**WORK REQUEST:** Could you set down exactly the lines of the data below, starting at the one that holds "head_q <= '0;" and ending at the one that holds "a_r5_full_swap: assert property", both included, and only those?

(Collected data entries)
# # # # # # #
[config.mk]
export PLATFORM = sky130hd
export DESIGN_NAME = rx_fifo_errstat
export DESIGN_NICKNAME = d
export VERILOG_FILES = /design/src/rtl/rxf_pkg.sv /design/src/rtl/rxf_store.sv /design/src/rtl/rxf_errmode.sv /design/src/rtl/rx_fifo_errstat.sv
export SDC_FILE = /design/constraint.sdc
export NUM_CORES = 1
export LEC_CHECK = 0
export BUFFER_PORTS_ARGS = -buffer_cell sky130_fd_sc_hd__buf_2
export CORE_ASPECT_RATIO = 0.5
export CORE_MARGIN = 3
export CORE_UTILIZATION = 41
export CTS_CLUSTER_SIZE = 10
export DETAILED_ROUTE_END_ITERATION = 8
export GPL_ROUTABILITY_DRIVEN = 0
export PLACE_DENSITY = 0.68
export SLEW_MARGIN = 15
export SYNTH_ARGS = -nofsm -noshare
export SYNTH_HDL_FRONTEND = slang
export SYNTH_HIERARCHICAL = 1
export SYNTH_SLANG_ARGS = --single-unit
[constraint.sdc]
create_clock -name clk -period 1.8 [get_ports clk]
set_clock_uncertainty 0.05 [all_clocks]
set_input_delay 0.18 -clock clk [delete_from_list [all_inputs] [get_ports clk]]
set_output_delay 0.18 -clock clk [all_outputs]
set_load 0.05 [all_outputs]
[src/rtl/rxf_pkg.sv]
package rxf_pkg;
  parameter int DATA_W = 8;

  typedef struct packed {
    logic              brk;
    logic              fe;
    logic              pe;
    logic [DATA_W-1:0] data;
  } ent_t;

  function automatic logic [2:0] ent_flags(ent_t e);
    return {e.brk, e.fe, e.pe};
  endfunction
endpackage

[src/rtl/rxf_store.sv]
module rxf_store
  import rxf_pkg::*;
#(
  parameter int DEPTH = 3
) (
  input  logic clk,
  input  logic rst_n,
  input  logic push_i,
  input  ent_t push_ent_i,
  input  logic pop_i,
  output ent_t top_o,
  output logic rdy_o,
  output logic full_o,
  output logic ovf_evt_o,
  output logic arrive_o,
  output ent_t arrive_ent_o
);
  localparam int PTR_W = (DEPTH > 1) ? $clog2(DEPTH) : 1;
  localparam int CNT_W = $clog2(DEPTH + 1);

  ent_t             mem [DEPTH];
  logic [PTR_W-1:0] head_q, tail_q;
  logic [CNT_W-1:0] cnt_q;
  logic             push_ok, pop_ok;

  function automatic logic [PTR_W-1:0] ptr_inc(logic [PTR_W-1:0] p);
    return (p == PTR_W'(DEPTH - 1)) ? '0 : p + 1'b1;
  endfunction

  assign rdy_o     = (cnt_q != '0);
  assign full_o    = (cnt_q == CNT_W'(DEPTH));
  assign pop_ok    = pop_i && rdy_o;
  assign push_ok   = push_i && (!full_o || pop_ok);
  assign ovf_evt_o = push_i && !push_ok;
  assign top_o     = mem[head_q];

  // A character becomes the head entry on this edge
  assign arrive_o = (push_ok && (cnt_q == '0))
                 || (push_ok && pop_ok && (cnt_q == CNT_W'(1)))
                 || (pop_ok && (cnt_q > CNT_W'(1)));
  assign arrive_ent_o = (cnt_q > CNT_W'(1)) ? mem[ptr_inc(head_q)] : push_ent_i;

  always_ff @(posedge clk) begin
    if (!rst_n) begin
      head_q <= '0;
      tail_q <= '0;
      cnt_q  <= '0;
    end else begin
      if (push_ok) tail_q <= ptr_inc(tail_q);
      if (pop_ok)  head_q <= ptr_inc(head_q);
      cnt_q <= cnt_q + CNT_W'(push_ok) - CNT_W'(pop_ok);
    end
  end

  for (genvar i = 0; i < DEPTH; i++) begin : g_slot
    always_ff @(posedge clk) begin
      if (!rst_n) mem[i] <= '0;
      else if (push_ok && (tail_q == PTR_W'(i))) mem[i] <= push_ent_i;
    end
  end

  a_r2_count_bound: assert property (@(posedge clk) disable iff (!rst_n)
    cnt_q <= CNT_W'(DEPTH));
  a_r3_pop_empty: assert property (@(posedge clk) disable iff (!rst_n)
    (!rdy_o && pop_i && !push_i) |=> !rdy_o);
  a_r5_full_swap: assert property (@(posedge clk) disable iff (!rst_n)
    (full_o && push_i && pop_i) |=> full_o);
endmodule

[src/rtl/rxf_errmode.sv]
module rxf_errmode (
  input  logic       clk,
  input  logic       rst_n,
  input  logic       clr_i,
  input  logic       arrive_i,
  input  logic [2:0] arrive_flags_i,
  input  logic       ovf_evt_i,
  output logic [2:0] acc_o,
  output logic       ovr_o
);
  logic [2:0] acc_q;
  logic       ovr_q;
  logic [2:0] acc_base;

  assign acc_base = clr_i ? 3'b000 : acc_q;

  always_ff @(posedge clk) begin
    if (!rst_n) begin
      acc_q <= '0;
      ovr_q <= 1'b0;
    end else begin
      acc_q <= acc_base | (arrive_i ? arrive_flags_i : 3'b000);
      ovr_q <= (clr_i ? 1'b0 : ovr_q) | ovf_evt_i;
    end
  end

  assign acc_o = acc_q;
  assign ovr_o = ovr_q;

  a_r7_acc_monotone: assert property (@(posedge clk) disable iff (!rst_n)
    !clr_i |=> ((acc_q & $past(acc_q)) == $past(acc_q)));
  a_r4_ovr_set: assert property (@(posedge clk) disable iff (!rst_n)
    ovf_evt_i |=> ovr_q);
  a_r8_clr_ovr: assert property (@(posedge clk) disable iff (!rst_n)
    (clr_i && !ovf_evt_i) |=> !ovr_q);
  a_r8_clr_acc: assert property (@(posedge clk) disable iff (!rst_n)
    (clr_i && !arrive_i) |=> (acc_q == 3'b000));
endmodule

[src/rtl/rx_fifo_errstat.sv]
module rx_fifo_errstat
  import rxf_pkg::*;
#(
  parameter int DEPTH = 3
) (
  input  logic              clk,
  input  logic              rst_n,
  input  logic              push_i,
  input  logic [DATA_W-1:0] push_data_i,
  input  logic              push_pe_i,
  input  logic              push_fe_i,
  input  logic              push_brk_i,
  input  logic              pop_i,
  input  logic              mode_acc_i,
  input  logic              err_clr_i,
  input  logic              irq_sel_full_i,
  output logic [DATA_W-1:0] rd_data_o,
  output logic              rdy_o,
  output logic              full_o,
  output logic              ovr_o,
  output logic              pe_o,
  output logic              fe_o,
  output logic              brk_o,
  output logic              irq_o
);
  ent_t       push_ent, top_ent, arrive_ent;
  logic       ovf_evt, arrive;
  logic [2:0] acc, sel_flags;

  assign push_ent = '{brk: push_brk_i, fe: push_fe_i, pe: push_pe_i, data: push_data_i};

  rxf_store #(.DEPTH(DEPTH)) u_store (
    .clk          (clk),
    .rst_n        (rst_n),
    .push_i       (push_i),
    .push_ent_i   (push_ent),
    .pop_i        (pop_i),
    .top_o        (top_ent),
    .rdy_o        (rdy_o),
    .full_o       (full_o),
    .ovf_evt_o    (ovf_evt),
    .arrive_o     (arrive),
    .arrive_ent_o (arrive_ent)
  );

  rxf_errmode u_err (
    .clk            (clk),
    .rst_n          (rst_n),
    .clr_i          (err_clr_i),
    .arrive_i       (arrive),
    .arrive_flags_i (ent_flags(arrive_ent)),
    .ovf_evt_i      (ovf_evt),
    .acc_o          (acc),
    .ovr_o          (ovr_o)
  );

  assign sel_flags = rdy_o ? (mode_acc_i ? acc : ent_flags(top_ent)) : 3'b000;
  assign pe_o      = sel_flags[0];
  assign fe_o      = sel_flags[1];
  assign brk_o     = sel_flags[2];
  assign rd_data_o = top_ent.data;
  assign irq_o     = irq_sel_full_i ? full_o : rdy_o;

  a_r2_full_implies_rdy: assert property (@(posedge clk) disable iff (!rst_n)
    full_o |-> rdy_o);
  a_r10_empty_quiet: assert property (@(posedge clk) disable iff (!rst_n)
    !rdy_o |-> !(pe_o || fe_o || brk_o));
  a_r5_no_ovr_on_swap: assert property (@(posedge clk) disable iff (!rst_n)
    (full_o && push_i && pop_i && !ovr_o) |=> !ovr_o);
endmodule

=== Word level (Yosys, flattened, before mapping) ===
Memories as Yosys holds them, arrays and structs flattened. A register that Yosys moved wholly into a read port is not among the register bits.
Cells that the tools add are included.

* Bits of input ports: 18
* Output and inout bits: 15
* RAM bits: 33
* Memories kept: 1
* Logic and storage cells: 63
* Register bits: 10

* $add $sub $neg: 4
* Mux-type cells: 24
* Reductions and logical operators: 18
* Equality and inequality tests: 5
* Bitwise logic cells: 5
* Magnitude comparators: 1

{| class="wikitable"
|+ Memory list
! name !! depth !! bits a word !! read ports !! clocked after memory_dff !! wr ports !! RTL line !! text
|-
| u_store.mem || 3 || 11 || 2 || 1 || 3 || rxf_store.sv:21 || <nowiki>ent_t mem [DEPTH];</nowiki>
|}

{| class="wikitable"
|+ Operators with widths
! operator !! number
|-
| two-way mux 11 bit || 4
|-
| two-way mux 1 bit || 12
|-
| two-way mux 3 bit || 4
|-
| logical AND 1 bit || 10
|-
| two-way mux 2 bit || 4
|-
| equality test 2 bit (second input constant) || 3
|-
| adder 2 x 1 -> 2 bit (second input constant) || 2
|-
| equality test 2 x 1 -> 1 bit (second input constant) || 2
|-
| zero test 2 bit || 2
|-
| OR 1 bit || 4
|-
| logical OR 1 bit || 3
|-
| OR 3 bit || 1
|-
| adder 2 x 1 -> 2 bit || 1
|-
| > comparator 2 x 1 -> 1 bit (second input constant) || 1
|-
| zero test 1 bit || 2
|-
| nonzero test 2 bit || 1
|-
| subtractor 2 x 1 -> 2 bit || 1
|}

=== Depth between registers and ports, before layout ===
Gate-level depths: netlist of run 1.

* Depth in word-level cells: 10
* Gate-level depth with buffers: 7
* Mapped depth without buffers: 5

=== Hierarchy ===
The synthesis of run 1 kept the hierarchy.

{| class="wikitable"
|+ By module, submodules not included
! module !! area each (µm²) !! cells an instance !! sequential area each (µm²) !! times used
|-
| rxf_store || 2238.4 || 217 || 1151.1 || 1
|-
| rxf_errmode || 146.4 || 15 || 80.1 || 1
|-
| rx_fifo_errstat || 60.1 || 7 || 0.0 || 1
|}

=== Worst setup path after synthesis of run 1 ===
OpenSTA, ideal clock, no wires.

* Kind: register to output
* Start: reg with a tool-made name
* End: out rd_data_o[0]
* Data arrival time: 1770 ps
* Setup slack: -200 ps
* Stages on the path, launching flop included: 4
* Buffers on the path: 1
* Data required time: 1570 ps
* Path through: dfxtp_1 -> buf_2 -> mux2i_1 -> o21ai_0

{| class="wikitable"
|+ RTL lines
! item !! RTL line !! text
|-
| to (decl) || rx_fifo_errstat.sv:17 || <nowiki>output logic [DATA_W-1:0] rd_data_o,</nowiki>
|}

=== Worst setup path in the final report of run 1 ===
* Start: reg u_store.cnt_q[1]
* End: out irq_o

* Longest elaborated chain between the ends: 2
* Elaborated cells on any way between the ends: 3
* Those cells by class: 1 x eq/ne; 1 x mux; 1 x reduce/logical

{| class="wikitable"
|+ Ends and longest elaborated chain
! item !! RTL line !! text
|-
| from (decl) || rxf_store.sv:23 || <nowiki>logic [CNT_W-1:0] cnt_q;</nowiki>
|-
| from (signal assigned) || rxf_store.sv:51 || <nowiki>cnt_q <= cnt_q + CNT_W'(push_ok) - CNT_W'(pop_ok);</nowiki>
|-
| equality test 2 bit or nonzero test 2 bit (tied branches) || rxf_store.sv:31, rxf_store.sv:30 ||
|-
| two-way mux 1 bit * || rx_fifo_errstat.sv:62 || <nowiki>assign irq_o = irq_sel_full_i ? full_o : rdy_o;</nowiki>
|-
| to (decl) || rx_fifo_errstat.sv:24 || <nowiki>output logic irq_o</nowiki>
|}

Every way passes the cells marked *; elsewhere a longest branch is shown, timed or not.

==> results of run 1 <==
==> power by group through the flow <==
stage	Combinational, mW	Sequential [mW]	Clock, mW
finish	0.769	1.31	0.748
global placement	0.756	1.32	0
detailed placement	0.765	1.32	0
global route	0.838	1.32	0.811
CTS	0.769	1.30	0.762
floorplan	0.634	1.28	0
==> layer usage <==
metal  vias to the layer above  GRT usage  part of all wire
met5                         -          0                 0
met4                         0     0.0426             0.011
met3                         4     0.0400             0.060
met2                        44      0.234              0.45
met1                       751      0.234              0.48
li1                        779          -                 -
==> per-stage QoR <==
step	setup WS [ps]	power, mW	hold WS [ps]	cells	utilization
6_report	64.1	2.82	149	310	0.507
5_1_grt	10.6	2.97	170	310	0.507
4_1_cts	0.288	2.83	146	310	0.506
3_5_place_dp	204	2.09	425	302	0.483
3_3_place_gp	243	2.07	410	302	0.483
2_1_floorplan	13.3	1.91	248	207	-
==> worst paths after layout <==
kind,start,to,slack [ps],cells past startpoint
max reg2reg,u_store/cnt_q[0]$_SDFF_PN0_,u_store/cnt_q[0]$_SDFF_PN0_,270,4
max,u_store/cnt_q[1]$_SDFF_PN0_,irq_o,60,3
min reg2reg,u_err/acc_o[1]$_SDFF_PN0_,u_err/acc_o[1]$_SDFF_PN0_,430,2
min,err_clr_i,u_err/acc_o[1]$_SDFF_PN0_,150,3
==> layout make-up <==
| cell class | instances | share of cell area |
|---|---|---|
| sequential | 45 | 0.483 |
| inverter | 2 | 0.00293 |
| clock inverter | 3 | 0.0161 |
| clock buffer | 5 | 0.0269 |
| timing repair buffer | 40 | 0.0880 |
| multi-input combinational | 145 | 0.348 |
| tap | 70 | 0.0342 |
==> sequential cells by signal, summed over array words and instances, names as in the netlist, named ones only <==
name / cells
u_store/cnt_q: 2
u_err/acc_o: 3
u_store/mem: 33
u_err/ovr_o: 1
u_store/tail_q: 2
u_store/head_q: 2
==> critical path, cell delays in order, from the launching register on <==
cell     delay, ps
dfxtp_2        380
or2_2          360
mux2_2         270
buf_2          210
==> timing repair <==
item | CTS | global route
setup endpoints to repair | 1 | 6
gates resized for setup | 1 | 7
hold endpoints to repair | 0 | 0
==> metrics.log, run 1 <==
INFO  metric path_class = reg -> out
INFO  metric globalRouteOverflowTotal = 0
INFO  metric max-vdd-ir-drop = approximately 540 uV
INFO  metric final_nets = approximately 260
INFO  metric detailedPlacementHpwl = approximately 3.2 mm
INFO  metric p_comb_frac = 0.272
INFO  metric filler_cell_count_in_the_final_layout = approximately 490
INFO  metric drc = 0
INFO  metric worst-endpoint-required = ~1600 ps
INFO  metric dpl_cell_area = 2440 um^2
INFO  metric area_growth = 16.1%
INFO  metric layout.cells.most_common = nor2_1
INFO  metric syn_inst = 207
INFO  metric synth.yosys.warnings = 6
INFO  metric clk_pin_slew = ~80 ps
INFO  metric grt_pass1_wl = between 7 and 8 mm
INFO  metric floorplan_die_area = 6350 um^2
INFO  metric cts.sinks = between 40 and 50
INFO  metric dr_total_vias = 1,578
INFO  metric detail-route-antenna-nets = 0
INFO  metric post_detailed_route_wirelength_per_cell = between 10 and 15 um
INFO  metric mostFrequentLayoutCells = nor2_1 (36), nand2_1 (35), edfxtp_1 (33), buf_2 (30), mux2i_1 (18)
INFO  metric finalWirelength = 4.64 mm
INFO  metric clock_tree.htree_level_count = 2
INFO  metric start_kind = register
INFO  metric min_delay_worst_type = in -> reg
INFO  metric fin_crit = approximately 1700 ps
INFO  metric cp-end-kind = output pin
INFO  metric timing.final.crit_share = 0.964
INFO  metric layout.area.seq = 1240 um^2
INFO  metric path_max_fanout = 8
INFO  metric grt_max_degree = 19
INFO  metric grt_pass1_vias = between 1,500 and 2,000
INFO  metric hold_violations = 0
INFO  metric net-switching-power = ~930 uW
INFO  metric io_pins = 33
INFO  metric synth_area = 2200 um^2
INFO  metric clockPowerShare = 0.265
INFO  metric syn_avg_cell_area = between 10 and 15 um^2
INFO  metric track_usage = 0.159
INFO  metric viasPerCell = ~5.1
INFO  metric reported_max_cap_violation_count = 0
INFO  metric die-width = about 110 um
INFO  metric outcome = finished, final reports clean
INFO  metric slew_violations = 0
INFO  metric max_clock_freq = about 0.58 GHz
INFO  metric cts_tree = done
INFO  metric rsz0062_at_grt = no
INFO  metric std_cell_rows = 18
INFO  metric worst-endpoint-arrival = ~1500 ps
INFO  metric finalSetupViolations = 0
INFO  metric cts_max_path_buffers = 2
INFO  metric buffer_ports.inserted = 32
INFO  metric diodes = 0
INFO  metric sequentialPowerShare = 0.463
INFO  metric drive_above_1_share = 0.279
INFO  metric slew-limit-headroom = 0.618
INFO  metric totalNegativeSetupSlack = 0 ps
INFO  metric max_slew.worst_pin.slew = between 500 and 600 ps
INFO  metric initial_utilization = 0.437
INFO  metric postCtsSetupRepairBufs = 0
INFO  metric power.internal = ~1.9 mW
INFO  metric power_switching_share = 0.330
INFO  metric antenna_found_initial = 0
INFO  metric power_per_cell_area = around 1100 nW/um^2
INFO  metric cts-hold-fix-buffers = 0
INFO  metric numCtsBuffers = 5
INFO  metric p_leak = 1.02 nW
INFO  metric clk-insertion-delay-late = 290 ps
INFO  metric clock-root-buffer = clkbuf_8
INFO  metric fin_area = 2560 um^2
INFO  metric synth_nets = roughly 230
INFO  metric dieHeight = slightly below 60 um
INFO  metric firstDrtPassIters = 4
INFO  metric placeableCoreArea = 5040 um^2
INFO  metric drt_first_iter_violations = 111
INFO  metric multi_input_comb_area = just under 900 um^2
Note: power is estimated with default switching activity, not from simulation.
==> run 2, diff against run 1 <==
--- a/config.mk
+++ b/config.mk
@@ -8,11 +8,11 @@
 export BUFFER_PORTS_ARGS = -buffer_cell sky130_fd_sc_hd__buf_2
 export CORE_ASPECT_RATIO = 0.5
 export CORE_MARGIN = 3
-export CORE_UTILIZATION = 41
+export CORE_UTILIZATION = 48
 export CTS_CLUSTER_SIZE = 10
 export DETAILED_ROUTE_END_ITERATION = 8
 export GPL_ROUTABILITY_DRIVEN = 0
-export PLACE_DENSITY = 0.68
+export PLACE_DENSITY = 0.76
 export SLEW_MARGIN = 15
 export SYNTH_ARGS = -nofsm -noshare
 export SYNTH_HDL_FRONTEND = slang
==> run 2 against run 1 <==
- clock-buffer cell count did not move
- die area fell by 13%
- largest cell class unchanged
- non-clock buffer count fell by 1
- sequential share of layout area rose by 0.70 points
- highest routed layer unchanged
- total power fell by 3.5%
- final cell count fell by 5.5%
==> metrics.log, run 2 (same netlist as run 1, synthesis figures left out) <==
INFO  metric outcome = finished, final reports clean
INFO  metric cts_tree = done
INFO  metric drc = 0 (unchanged)
INFO  metric count_of_cells_along_the_worst_register_to_register_path = 4 (unchanged)
INFO  metric fin_area = 2530 um^2 (-1.1%)
INFO  metric min_delay_worst_type = in -> reg
INFO  metric clock_tree.htree_level_count = 2 (unchanged)
INFO  metric regToRegStartpoint = u_store/cnt_q[0]$_SDFF_PN0_
INFO  metric start_kind = register
INFO  metric sequentialPowerShare = 0.481 (+0.018)
INFO  metric max_slew.worst_pin.slew = 554 ps (-18.3 ps)
INFO  metric worst_setup_path_endpoint = brk_o
INFO  metric detailedPlacementHpwl = 3.07 mm (-5.3%)
INFO  metric layout.cells.most_common = nor2_1
INFO  metric critical-path-max-stage-delay = 370 ps (about the same)
INFO  metric path_max_fanout = 4 (-4)
INFO  metric firstDrtPassIters = 4 (unchanged)
INFO  metric floorplan_die_area = 5490 um^2 (-13%)
INFO  metric rsz0062_at_grt = no
INFO  metric dr_total_vias = 1,565 (-0.82%)
INFO  metric grt_max_degree = 20 (+1)
INFO  metric placeableCoreArea = 4140 um^2 (-18%)
INFO  metric power_per_cell_area = 1080 nW/um^2 (-2.4%)
INFO  metric antenna_found_initial = 0 (unchanged)
INFO  metric final_nets = 257 (-0.39%)
INFO  metric net-switching-power = 954 uW (+2.5%)
INFO  metric p_leak = 1.01 nW (-0.87%)
INFO  metric clockPowerShare = 0.233 (-0.032)
INFO  metric whs = 127 ps (-21.8 ps)
INFO  metric std_cell_rows = 16 (-2)
INFO  metric viasPerCell = 5.34 (+4.9%)
INFO  metric cts-hold-fix-buffers = 0 (unchanged)
INFO  metric slew-limit-headroom = 0.630 (+0.0122)
INFO  metric reported_max_cap_violation_count = 0 (unchanged)
INFO  metric hold_violations = 0 (unchanged)
INFO  metric cp-end-kind = output pin
INFO  metric worst-endpoint-arrival = 1460 ps (-50 ps)
INFO  metric drive_above_1_share = 0.289 (+0.00954)
INFO  metric slew_violations = 0 (unchanged)
INFO  metric max-vdd-ir-drop = 701 uV (+29%)
INFO  metric r2r-end = u_store/cnt_q[0]$_SDFF_PN0_
INFO  metric clock-root-buffer = clkbuf_8
INFO  metric cts_max_path_buffers = 2 (unchanged)
INFO  metric power.internal = 1.77 mW (-6.4%)
INFO  metric area_growth = 14.8%
INFO  metric layout.cells.non_filler = 293 (-5.5%)
INFO  metric buffer_ports.inserted = 32 (unchanged)
INFO  metric io_pins = 33 (unchanged)
INFO  metric mostFrequentLayoutCells = nor2_1 (36), nand2_1 (35), edfxtp_1 (33), buf_2 (28), mux2i_1 (18)
INFO  metric drt_first_iter_violations = 96 (-14%)
INFO  metric reg2reg_slack = 270 ps (about the same)
INFO  metric grt_pass1_vias = 1,426 (-6.6%)
INFO  metric filler_cell_count_in_the_final_layout = 339 (-31%)
INFO  metric totalNegativeSetupSlack = 0 ps (unchanged)
INFO  metric registers.top_by_ff_count = u_store/mem
INFO  metric dpl_cell_area = 2410 um^2 (-1.1%)
INFO  metric numCtsBuffers = 5 (unchanged)
INFO  metric cp_cell_sequence = mux2i_1 > o21ai_2 > mux2i_1 > nor2b_1 > buf_4
INFO  metric path_class = reg -> out
INFO  metric diodes = 0 (unchanged)
INFO  metric number_of_flip_flops_under_the_largest_register_name = 33 (unchanged)
INFO  metric p_comb_frac = 0.286 (+0.014)
INFO  metric dieHeight = 53.9 um (-6.8%)
INFO  metric grt_pass1_wl = 6.89 mm (-11%)
INFO  metric cts.sinks = 45 (unchanged)
INFO  metric globalRouteOverflowTotal = 0 (unchanged)
INFO  metric max_clock_freq = 0.591 GHz (+2.6%)
INFO  metric power_switching_share = 0.350 (+0.0204)
INFO  metric cp_common_cell = mux2i_1
INFO  metric die-width = 102 um (-7.2%)
INFO  metric worst-endpoint-required = 1570 ps (about the same)
INFO  metric placed_cell_count = 285 (-5.6%)
INFO  metric timing.final.crit_share = 0.940 (-0.0242)
INFO  metric timing.critical_path.slowest_stage_cell = dfxtp_4
INFO  metric totalPowerFinal = 2.72 mW (-3.5%)
INFO  metric initial_utilization = 0.532 (+0.0950)
INFO  metric detail-route-antenna-nets = 0 (unchanged)
INFO  metric track_usage = 0.171 (+0.0119)
INFO  metric finalSetupViolations = 0 (unchanged)
INFO  metric post_detailed_route_wirelength_per_cell = 15.2 um (+1.4%)
INFO  metric finalWirelength = 4.45 mm (-4.1%)
INFO  metric clk-insertion-delay-late = 300 ps (about the same)
INFO  metric clk_pin_slew = 80 ps (about the same)
INFO  metric fin_crit = 1690 ps (-43.5 ps)
-- run 2: cell count changes in the layout (fill, tap and decap cells not counted) --
cell	change
o21ai_1	-1
clkinv_2	+1
clkinv_1	-1
inv_6	+1
or2_2	-1
buf_4	+1
o21ai_2	+1
or2_4	+1
clkbuf_4	-1
dfxtp_1	-1
buf_6	+1
bufinv_16	-1
buf_2	-2
dfxtp_4	+1
-- run 2: area by class of cell --
type,count,area [um^2],area share
clock buffer,5,68.8,0.0272
clock inverter,3,21.3,0.00840
inverter,2,7.51,0.00297
multi-input combinational,145,898,0.355
sequential,45,1240,0.490
tap,54,67.6,0.0267
timing repair buffer,39,226,0.0895
-- run 2: timing repair --
| action | in CTS | in global routing |
|---|---|---|
| cloned | 0 | 0 |
| endpoints found under the setup margin | 4 | 3 |
| setup buffers | 0 | 0 |
| resized for setup | 7 | 8 |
# # # # # # #
**SOLUTION TO THE PROBLEM:**
      head_q <= '0;
      tail_q <= '0;
      cnt_q  <= '0;
    end else begin
      if (push_ok) tail_q <= ptr_inc(tail_q);
      if (pop_ok)  head_q <= ptr_inc(head_q);
      cnt_q <= cnt_q + CNT_W'(push_ok) - CNT_W'(pop_ok);
    end
  end

  for (genvar i = 0; i < DEPTH; i++) begin : g_slot
    always_ff @(posedge clk) begin
      if (!rst_n) mem[i] <= '0;
      else if (push_ok && (tail_q == PTR_W'(i))) mem[i] <= push_ent_i;
    end
  end

  a_r2_count_bound: assert property (@(posedge clk) disable iff (!rst_n)
    cnt_q <= CNT_W'(DEPTH));
  a_r3_pop_empty: assert property (@(posedge clk) disable iff (!rst_n)
    (!rdy_o && pop_i && !push_i) |=> !rdy_o);
  a_r5_full_swap: assert property (@(posedge clk) disable iff (!rst_n)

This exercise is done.